For this exercise, copy each line of the records that contains the word "synthesis".

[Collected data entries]
"""
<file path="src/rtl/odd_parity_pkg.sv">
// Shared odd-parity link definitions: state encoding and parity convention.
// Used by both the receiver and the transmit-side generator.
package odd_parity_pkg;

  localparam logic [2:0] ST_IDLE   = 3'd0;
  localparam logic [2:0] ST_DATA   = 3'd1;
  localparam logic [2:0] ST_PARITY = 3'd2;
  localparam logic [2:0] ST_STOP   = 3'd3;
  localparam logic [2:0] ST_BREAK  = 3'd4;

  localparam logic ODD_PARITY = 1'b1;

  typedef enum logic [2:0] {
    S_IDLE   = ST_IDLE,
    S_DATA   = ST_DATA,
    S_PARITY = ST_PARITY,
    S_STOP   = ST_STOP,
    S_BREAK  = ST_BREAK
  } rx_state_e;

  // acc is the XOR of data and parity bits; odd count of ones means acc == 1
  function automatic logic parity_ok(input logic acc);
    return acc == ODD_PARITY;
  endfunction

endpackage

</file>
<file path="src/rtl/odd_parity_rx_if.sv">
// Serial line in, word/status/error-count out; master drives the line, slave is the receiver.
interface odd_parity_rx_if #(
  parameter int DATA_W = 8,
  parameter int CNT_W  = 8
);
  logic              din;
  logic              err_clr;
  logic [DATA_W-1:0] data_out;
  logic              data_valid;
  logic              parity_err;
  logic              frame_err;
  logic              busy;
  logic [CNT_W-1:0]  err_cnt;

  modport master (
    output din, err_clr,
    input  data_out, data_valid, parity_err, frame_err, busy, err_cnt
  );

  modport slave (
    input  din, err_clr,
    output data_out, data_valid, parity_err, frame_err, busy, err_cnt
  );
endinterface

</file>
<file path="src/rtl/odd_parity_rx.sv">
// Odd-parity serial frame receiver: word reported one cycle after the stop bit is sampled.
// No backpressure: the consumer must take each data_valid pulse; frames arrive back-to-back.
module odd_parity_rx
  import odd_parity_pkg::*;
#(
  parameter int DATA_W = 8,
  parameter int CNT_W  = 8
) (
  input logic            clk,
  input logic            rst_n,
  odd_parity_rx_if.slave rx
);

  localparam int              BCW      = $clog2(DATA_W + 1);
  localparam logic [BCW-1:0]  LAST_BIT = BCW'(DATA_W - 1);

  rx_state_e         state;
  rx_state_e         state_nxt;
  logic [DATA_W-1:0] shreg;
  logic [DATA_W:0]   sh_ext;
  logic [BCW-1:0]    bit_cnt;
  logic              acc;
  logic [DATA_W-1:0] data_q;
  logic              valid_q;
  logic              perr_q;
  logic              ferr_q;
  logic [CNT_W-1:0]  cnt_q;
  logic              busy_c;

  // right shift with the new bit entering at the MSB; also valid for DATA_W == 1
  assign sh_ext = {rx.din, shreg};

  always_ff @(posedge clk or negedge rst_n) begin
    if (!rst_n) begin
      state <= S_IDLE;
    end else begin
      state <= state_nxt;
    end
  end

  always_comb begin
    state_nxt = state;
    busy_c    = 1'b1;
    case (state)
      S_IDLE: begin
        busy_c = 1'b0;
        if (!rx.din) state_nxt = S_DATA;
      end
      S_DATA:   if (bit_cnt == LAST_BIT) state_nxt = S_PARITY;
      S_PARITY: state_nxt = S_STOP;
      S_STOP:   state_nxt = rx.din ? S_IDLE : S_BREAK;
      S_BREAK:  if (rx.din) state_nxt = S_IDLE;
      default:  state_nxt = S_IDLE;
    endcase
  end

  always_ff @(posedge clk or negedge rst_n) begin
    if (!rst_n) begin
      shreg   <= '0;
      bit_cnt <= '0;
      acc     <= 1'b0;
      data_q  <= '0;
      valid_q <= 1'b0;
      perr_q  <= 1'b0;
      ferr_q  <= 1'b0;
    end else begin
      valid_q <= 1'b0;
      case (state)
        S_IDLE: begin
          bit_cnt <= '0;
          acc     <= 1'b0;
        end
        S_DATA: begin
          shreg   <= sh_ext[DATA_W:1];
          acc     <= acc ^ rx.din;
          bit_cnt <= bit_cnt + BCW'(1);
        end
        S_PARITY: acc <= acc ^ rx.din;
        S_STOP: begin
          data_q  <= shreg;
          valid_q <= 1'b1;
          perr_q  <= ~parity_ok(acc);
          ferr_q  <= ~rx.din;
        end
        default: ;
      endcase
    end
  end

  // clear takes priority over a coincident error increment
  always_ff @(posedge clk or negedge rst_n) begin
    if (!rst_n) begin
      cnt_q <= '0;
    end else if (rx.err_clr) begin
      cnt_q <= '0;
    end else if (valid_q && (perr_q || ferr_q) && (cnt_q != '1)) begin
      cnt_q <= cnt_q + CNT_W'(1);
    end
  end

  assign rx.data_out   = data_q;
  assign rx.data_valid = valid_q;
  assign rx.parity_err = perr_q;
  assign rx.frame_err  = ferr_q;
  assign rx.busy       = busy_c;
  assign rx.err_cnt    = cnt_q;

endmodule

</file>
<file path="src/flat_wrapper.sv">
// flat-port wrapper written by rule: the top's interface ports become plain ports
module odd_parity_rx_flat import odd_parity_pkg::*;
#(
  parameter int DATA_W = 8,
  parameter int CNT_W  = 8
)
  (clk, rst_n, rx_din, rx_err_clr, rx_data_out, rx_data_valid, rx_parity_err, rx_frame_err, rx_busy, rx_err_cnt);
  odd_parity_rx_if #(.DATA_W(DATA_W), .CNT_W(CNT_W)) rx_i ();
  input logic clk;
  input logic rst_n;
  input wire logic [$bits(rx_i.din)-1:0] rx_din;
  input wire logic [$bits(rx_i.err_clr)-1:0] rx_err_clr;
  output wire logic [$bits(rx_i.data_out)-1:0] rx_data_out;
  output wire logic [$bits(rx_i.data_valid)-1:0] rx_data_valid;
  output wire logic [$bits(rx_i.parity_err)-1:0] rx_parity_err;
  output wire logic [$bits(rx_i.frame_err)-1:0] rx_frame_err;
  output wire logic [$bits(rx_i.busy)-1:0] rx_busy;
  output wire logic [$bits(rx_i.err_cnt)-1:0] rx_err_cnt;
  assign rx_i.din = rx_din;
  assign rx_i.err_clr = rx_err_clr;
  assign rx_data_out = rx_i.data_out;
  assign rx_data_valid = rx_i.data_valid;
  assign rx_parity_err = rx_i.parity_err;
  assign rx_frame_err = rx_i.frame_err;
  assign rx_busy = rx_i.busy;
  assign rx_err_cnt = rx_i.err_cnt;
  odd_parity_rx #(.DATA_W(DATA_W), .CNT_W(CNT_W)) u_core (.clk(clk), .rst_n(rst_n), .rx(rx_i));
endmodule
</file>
"""
"""
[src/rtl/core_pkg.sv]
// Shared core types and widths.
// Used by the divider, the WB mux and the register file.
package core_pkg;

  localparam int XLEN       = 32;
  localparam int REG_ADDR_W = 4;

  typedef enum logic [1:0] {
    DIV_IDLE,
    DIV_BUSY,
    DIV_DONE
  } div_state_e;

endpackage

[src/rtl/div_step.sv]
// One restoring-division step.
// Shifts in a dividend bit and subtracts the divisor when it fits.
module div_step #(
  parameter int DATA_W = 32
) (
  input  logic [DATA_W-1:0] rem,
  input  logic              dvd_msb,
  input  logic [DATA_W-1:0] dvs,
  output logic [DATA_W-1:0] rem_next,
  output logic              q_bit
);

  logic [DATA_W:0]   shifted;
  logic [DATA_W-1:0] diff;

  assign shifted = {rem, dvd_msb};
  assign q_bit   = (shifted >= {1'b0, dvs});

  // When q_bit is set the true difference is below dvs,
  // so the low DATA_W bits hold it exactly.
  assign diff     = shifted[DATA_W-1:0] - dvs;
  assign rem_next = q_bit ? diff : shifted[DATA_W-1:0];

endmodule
"""
"""
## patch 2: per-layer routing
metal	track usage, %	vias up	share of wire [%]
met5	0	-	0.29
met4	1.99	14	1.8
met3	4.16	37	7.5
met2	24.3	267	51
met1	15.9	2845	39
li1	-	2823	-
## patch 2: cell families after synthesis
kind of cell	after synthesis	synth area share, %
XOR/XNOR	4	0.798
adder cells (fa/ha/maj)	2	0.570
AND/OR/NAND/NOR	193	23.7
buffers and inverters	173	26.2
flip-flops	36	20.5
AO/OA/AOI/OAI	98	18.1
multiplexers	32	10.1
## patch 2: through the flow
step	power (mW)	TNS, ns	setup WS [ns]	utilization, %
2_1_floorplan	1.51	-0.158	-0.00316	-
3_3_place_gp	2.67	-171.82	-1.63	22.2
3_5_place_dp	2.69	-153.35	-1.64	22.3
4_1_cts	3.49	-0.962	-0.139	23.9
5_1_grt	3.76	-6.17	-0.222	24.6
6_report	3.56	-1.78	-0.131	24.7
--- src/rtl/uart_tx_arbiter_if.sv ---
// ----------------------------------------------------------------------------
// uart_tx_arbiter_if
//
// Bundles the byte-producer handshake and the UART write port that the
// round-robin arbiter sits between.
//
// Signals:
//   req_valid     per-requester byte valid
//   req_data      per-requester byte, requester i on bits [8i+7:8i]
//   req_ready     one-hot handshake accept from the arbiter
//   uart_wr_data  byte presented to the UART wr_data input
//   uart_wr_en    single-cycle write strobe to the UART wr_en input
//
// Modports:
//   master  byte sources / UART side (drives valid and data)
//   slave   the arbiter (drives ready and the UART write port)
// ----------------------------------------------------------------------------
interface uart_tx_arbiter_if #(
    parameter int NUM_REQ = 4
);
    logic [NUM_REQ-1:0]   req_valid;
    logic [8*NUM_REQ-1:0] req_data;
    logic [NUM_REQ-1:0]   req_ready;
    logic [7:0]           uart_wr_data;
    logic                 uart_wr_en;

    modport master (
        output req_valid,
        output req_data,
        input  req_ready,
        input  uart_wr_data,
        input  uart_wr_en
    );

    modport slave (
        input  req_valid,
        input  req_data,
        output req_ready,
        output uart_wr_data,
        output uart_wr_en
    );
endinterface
"""
Solution for this problem -
## patch 2: cell families after synthesis
kind of cell	after synthesis	synth area share, %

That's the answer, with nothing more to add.